◆ PROVIDED RECORDS
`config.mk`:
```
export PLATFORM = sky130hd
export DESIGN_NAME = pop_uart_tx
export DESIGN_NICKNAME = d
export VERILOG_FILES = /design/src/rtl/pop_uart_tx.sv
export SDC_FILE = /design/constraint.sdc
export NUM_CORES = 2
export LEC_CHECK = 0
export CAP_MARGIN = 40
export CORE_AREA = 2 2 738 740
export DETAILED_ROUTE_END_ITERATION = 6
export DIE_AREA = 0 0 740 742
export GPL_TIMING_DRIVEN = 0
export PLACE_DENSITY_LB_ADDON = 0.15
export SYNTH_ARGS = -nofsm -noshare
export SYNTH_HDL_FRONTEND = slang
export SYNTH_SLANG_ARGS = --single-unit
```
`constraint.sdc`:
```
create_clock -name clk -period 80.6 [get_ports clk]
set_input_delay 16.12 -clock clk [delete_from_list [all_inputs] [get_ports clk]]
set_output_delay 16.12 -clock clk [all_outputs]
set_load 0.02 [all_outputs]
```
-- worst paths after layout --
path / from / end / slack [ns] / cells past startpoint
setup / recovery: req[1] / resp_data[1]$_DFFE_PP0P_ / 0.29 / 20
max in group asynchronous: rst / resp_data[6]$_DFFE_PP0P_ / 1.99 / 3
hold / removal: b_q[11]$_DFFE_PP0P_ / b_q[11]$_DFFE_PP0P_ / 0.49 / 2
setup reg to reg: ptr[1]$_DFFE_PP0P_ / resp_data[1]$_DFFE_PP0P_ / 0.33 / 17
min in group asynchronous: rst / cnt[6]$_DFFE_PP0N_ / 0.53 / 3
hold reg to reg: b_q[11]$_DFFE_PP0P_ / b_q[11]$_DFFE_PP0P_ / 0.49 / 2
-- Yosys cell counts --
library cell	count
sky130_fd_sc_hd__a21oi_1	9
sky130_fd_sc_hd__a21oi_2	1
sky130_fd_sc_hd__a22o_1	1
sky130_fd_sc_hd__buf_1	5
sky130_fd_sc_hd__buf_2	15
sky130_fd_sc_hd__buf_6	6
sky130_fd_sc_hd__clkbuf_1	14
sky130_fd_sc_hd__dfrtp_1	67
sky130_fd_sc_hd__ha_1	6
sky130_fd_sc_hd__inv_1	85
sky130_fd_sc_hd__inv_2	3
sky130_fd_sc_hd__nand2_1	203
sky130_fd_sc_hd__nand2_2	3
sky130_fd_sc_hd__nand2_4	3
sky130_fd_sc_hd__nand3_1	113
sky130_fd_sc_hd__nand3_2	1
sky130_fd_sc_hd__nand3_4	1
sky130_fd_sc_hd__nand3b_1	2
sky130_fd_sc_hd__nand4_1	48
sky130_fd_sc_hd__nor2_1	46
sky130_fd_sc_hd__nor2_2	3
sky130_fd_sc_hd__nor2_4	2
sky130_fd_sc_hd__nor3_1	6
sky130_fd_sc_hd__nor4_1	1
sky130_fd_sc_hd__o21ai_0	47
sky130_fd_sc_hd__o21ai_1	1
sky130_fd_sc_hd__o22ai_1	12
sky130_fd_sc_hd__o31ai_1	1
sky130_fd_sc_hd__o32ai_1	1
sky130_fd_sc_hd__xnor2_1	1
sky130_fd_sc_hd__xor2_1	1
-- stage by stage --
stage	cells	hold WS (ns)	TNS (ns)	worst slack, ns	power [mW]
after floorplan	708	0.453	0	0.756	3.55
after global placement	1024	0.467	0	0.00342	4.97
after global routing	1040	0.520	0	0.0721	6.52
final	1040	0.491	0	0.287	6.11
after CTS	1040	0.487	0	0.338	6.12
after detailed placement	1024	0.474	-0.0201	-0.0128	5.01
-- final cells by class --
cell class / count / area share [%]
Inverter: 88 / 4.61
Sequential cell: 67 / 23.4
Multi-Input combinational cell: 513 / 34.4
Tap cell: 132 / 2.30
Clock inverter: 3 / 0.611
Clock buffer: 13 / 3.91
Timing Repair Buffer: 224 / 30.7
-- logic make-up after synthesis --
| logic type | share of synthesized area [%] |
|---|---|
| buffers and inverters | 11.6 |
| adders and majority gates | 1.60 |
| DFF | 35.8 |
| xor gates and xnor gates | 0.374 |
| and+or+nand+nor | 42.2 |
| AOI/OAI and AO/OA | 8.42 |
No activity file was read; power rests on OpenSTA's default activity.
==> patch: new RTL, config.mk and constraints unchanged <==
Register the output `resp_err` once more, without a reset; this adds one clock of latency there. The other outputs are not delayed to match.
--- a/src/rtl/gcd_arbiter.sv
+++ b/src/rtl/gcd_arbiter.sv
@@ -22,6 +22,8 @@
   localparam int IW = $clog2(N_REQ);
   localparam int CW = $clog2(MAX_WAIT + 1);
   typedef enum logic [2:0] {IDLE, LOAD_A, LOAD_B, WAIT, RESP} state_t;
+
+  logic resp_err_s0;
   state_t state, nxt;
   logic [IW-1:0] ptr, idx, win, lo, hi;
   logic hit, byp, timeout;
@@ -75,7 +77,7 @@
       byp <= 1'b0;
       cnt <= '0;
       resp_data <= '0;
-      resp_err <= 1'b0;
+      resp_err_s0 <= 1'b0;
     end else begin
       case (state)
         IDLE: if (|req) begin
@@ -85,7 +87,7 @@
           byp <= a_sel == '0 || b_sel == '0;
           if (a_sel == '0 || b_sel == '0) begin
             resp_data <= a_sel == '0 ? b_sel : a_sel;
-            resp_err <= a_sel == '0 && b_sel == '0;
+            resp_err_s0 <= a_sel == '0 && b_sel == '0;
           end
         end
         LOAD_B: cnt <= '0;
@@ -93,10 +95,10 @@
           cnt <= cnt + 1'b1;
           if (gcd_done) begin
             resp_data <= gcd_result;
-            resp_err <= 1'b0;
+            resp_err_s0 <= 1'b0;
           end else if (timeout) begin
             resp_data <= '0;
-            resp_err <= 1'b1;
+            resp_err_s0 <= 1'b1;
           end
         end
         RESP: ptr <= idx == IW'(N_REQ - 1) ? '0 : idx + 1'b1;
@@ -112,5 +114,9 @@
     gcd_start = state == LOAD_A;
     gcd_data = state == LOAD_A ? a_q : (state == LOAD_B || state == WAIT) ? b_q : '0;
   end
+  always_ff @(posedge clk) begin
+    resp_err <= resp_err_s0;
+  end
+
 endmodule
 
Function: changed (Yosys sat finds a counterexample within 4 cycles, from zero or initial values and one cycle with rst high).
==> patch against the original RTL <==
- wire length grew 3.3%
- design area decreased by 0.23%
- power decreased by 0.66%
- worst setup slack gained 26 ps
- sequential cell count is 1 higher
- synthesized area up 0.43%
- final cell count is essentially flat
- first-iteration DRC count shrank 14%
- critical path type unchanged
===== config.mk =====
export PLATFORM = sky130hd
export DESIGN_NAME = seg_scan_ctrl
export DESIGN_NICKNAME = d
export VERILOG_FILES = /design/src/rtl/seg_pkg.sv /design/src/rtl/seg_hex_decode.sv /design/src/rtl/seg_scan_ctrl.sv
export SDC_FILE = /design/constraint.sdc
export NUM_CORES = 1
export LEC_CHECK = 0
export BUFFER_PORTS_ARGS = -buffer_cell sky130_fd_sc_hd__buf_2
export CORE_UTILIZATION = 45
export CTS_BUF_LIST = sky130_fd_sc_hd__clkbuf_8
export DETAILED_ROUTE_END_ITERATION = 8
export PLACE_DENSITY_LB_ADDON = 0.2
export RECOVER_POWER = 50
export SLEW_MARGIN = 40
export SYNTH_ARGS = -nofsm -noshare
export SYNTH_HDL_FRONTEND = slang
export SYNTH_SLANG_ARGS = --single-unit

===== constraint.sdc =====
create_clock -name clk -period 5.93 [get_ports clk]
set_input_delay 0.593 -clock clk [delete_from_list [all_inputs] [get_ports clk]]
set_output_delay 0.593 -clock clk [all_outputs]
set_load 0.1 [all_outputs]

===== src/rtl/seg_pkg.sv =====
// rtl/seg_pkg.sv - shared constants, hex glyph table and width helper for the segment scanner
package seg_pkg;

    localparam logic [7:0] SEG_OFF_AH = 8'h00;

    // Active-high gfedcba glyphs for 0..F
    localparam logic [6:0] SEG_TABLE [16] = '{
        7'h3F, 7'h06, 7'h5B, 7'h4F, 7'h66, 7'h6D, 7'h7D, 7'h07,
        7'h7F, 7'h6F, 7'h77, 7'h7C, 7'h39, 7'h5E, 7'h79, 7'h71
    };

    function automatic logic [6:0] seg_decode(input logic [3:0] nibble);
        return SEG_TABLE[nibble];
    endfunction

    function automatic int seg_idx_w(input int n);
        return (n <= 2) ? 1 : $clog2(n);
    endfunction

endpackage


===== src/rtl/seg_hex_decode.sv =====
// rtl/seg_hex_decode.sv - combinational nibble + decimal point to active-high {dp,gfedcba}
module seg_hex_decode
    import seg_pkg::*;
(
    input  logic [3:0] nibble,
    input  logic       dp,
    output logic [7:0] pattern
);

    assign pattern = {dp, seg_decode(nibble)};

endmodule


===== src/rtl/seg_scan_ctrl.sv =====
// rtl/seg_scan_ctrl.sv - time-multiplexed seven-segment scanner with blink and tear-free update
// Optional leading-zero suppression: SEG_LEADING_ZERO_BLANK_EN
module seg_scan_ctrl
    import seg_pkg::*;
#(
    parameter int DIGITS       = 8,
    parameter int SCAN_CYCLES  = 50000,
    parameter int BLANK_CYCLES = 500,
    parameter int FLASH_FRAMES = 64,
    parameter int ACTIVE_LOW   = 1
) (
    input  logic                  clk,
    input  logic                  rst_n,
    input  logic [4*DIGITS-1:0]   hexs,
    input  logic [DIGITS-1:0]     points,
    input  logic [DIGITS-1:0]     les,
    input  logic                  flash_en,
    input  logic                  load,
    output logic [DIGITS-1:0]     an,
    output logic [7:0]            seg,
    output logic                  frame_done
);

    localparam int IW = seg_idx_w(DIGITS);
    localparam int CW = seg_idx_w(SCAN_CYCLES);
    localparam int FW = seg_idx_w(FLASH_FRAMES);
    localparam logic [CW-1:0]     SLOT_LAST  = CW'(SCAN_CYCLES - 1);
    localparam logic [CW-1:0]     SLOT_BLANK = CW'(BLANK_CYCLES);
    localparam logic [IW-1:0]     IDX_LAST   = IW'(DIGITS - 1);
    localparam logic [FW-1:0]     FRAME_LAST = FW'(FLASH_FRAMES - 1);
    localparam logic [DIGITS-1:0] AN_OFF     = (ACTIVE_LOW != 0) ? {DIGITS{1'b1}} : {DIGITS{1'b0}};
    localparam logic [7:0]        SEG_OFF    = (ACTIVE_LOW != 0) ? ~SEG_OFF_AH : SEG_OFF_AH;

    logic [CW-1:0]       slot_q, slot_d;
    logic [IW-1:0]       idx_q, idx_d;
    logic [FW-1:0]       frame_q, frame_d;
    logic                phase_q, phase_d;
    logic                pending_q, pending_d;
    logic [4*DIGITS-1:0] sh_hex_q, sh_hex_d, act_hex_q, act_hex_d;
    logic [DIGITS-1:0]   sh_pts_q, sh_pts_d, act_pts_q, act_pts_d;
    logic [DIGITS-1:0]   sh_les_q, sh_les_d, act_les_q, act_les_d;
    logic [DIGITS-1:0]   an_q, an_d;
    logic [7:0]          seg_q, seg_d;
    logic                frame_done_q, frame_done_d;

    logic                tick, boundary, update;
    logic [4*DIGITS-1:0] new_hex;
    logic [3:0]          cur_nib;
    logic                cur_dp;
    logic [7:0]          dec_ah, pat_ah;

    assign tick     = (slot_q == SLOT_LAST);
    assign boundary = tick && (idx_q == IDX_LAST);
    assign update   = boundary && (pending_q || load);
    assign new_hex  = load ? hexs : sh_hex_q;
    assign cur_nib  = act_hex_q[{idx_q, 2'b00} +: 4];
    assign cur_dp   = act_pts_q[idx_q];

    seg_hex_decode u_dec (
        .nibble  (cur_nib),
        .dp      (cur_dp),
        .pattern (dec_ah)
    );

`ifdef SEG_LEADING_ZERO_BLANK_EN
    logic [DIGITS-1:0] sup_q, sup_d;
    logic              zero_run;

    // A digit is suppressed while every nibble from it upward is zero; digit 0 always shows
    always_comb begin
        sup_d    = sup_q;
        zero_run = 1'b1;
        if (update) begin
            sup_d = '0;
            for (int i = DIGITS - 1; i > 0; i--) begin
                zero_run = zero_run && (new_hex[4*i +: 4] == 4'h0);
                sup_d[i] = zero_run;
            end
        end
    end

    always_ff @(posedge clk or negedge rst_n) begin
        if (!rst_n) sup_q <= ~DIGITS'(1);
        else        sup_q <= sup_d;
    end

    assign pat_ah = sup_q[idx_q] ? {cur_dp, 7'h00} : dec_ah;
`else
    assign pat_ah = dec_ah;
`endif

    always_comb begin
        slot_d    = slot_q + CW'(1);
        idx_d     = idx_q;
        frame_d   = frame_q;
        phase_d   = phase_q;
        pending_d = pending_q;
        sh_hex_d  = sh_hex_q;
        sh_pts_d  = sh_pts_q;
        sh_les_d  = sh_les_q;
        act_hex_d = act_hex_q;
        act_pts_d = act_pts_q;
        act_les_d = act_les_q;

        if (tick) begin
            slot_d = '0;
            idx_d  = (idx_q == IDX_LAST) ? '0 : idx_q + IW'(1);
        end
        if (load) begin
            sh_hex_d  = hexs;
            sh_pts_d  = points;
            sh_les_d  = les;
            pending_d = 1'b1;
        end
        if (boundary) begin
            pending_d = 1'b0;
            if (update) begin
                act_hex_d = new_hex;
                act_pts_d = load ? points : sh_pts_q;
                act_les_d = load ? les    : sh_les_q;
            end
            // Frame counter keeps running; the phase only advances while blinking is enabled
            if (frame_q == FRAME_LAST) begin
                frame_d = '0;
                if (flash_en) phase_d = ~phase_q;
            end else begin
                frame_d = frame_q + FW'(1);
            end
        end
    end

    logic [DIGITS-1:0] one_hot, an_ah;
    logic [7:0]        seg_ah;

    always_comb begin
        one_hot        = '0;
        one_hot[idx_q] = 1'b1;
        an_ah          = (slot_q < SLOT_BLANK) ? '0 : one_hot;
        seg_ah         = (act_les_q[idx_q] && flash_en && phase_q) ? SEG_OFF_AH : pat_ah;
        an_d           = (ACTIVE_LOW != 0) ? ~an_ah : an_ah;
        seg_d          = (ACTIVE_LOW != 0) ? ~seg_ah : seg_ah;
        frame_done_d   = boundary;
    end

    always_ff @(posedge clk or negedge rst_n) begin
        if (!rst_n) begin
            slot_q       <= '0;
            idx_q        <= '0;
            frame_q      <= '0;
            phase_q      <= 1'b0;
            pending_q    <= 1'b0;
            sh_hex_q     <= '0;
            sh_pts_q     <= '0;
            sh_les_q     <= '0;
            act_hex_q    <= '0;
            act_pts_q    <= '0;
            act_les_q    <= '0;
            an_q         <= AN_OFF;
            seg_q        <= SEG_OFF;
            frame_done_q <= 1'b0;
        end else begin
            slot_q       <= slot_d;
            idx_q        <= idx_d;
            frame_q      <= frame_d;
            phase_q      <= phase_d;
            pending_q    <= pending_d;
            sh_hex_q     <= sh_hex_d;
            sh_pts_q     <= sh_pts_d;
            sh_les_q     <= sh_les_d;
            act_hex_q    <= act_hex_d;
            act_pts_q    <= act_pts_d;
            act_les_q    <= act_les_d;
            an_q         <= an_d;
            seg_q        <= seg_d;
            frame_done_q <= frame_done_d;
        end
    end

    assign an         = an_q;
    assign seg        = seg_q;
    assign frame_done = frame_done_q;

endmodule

...

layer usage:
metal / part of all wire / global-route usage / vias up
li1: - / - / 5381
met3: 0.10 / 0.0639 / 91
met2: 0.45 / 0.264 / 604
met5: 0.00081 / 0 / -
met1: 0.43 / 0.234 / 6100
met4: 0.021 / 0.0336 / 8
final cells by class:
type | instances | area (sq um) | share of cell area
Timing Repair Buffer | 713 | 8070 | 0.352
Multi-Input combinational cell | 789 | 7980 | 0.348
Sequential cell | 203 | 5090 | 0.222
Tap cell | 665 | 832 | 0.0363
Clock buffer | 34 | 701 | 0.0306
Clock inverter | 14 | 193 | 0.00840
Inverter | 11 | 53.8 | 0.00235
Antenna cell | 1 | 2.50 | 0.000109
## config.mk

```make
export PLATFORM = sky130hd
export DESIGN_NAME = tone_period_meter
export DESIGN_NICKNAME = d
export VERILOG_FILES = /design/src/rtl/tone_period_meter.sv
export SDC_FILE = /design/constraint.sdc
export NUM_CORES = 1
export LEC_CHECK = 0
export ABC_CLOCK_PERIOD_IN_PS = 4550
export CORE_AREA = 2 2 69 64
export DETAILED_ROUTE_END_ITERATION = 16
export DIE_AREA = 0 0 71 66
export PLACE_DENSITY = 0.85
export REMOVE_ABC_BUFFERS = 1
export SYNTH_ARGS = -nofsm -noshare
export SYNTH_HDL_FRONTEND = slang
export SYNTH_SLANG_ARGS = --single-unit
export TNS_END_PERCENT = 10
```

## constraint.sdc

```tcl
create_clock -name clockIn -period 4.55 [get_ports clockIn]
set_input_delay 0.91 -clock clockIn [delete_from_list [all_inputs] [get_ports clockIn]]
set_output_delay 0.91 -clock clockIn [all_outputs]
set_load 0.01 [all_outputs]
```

◆ INSTRUCTIONS FOR THE TASK
The answer is the number of lines in the preceding material that hold "wire"; write that number and nothing else.

◆ SOLUTION FOR THIS TASK
2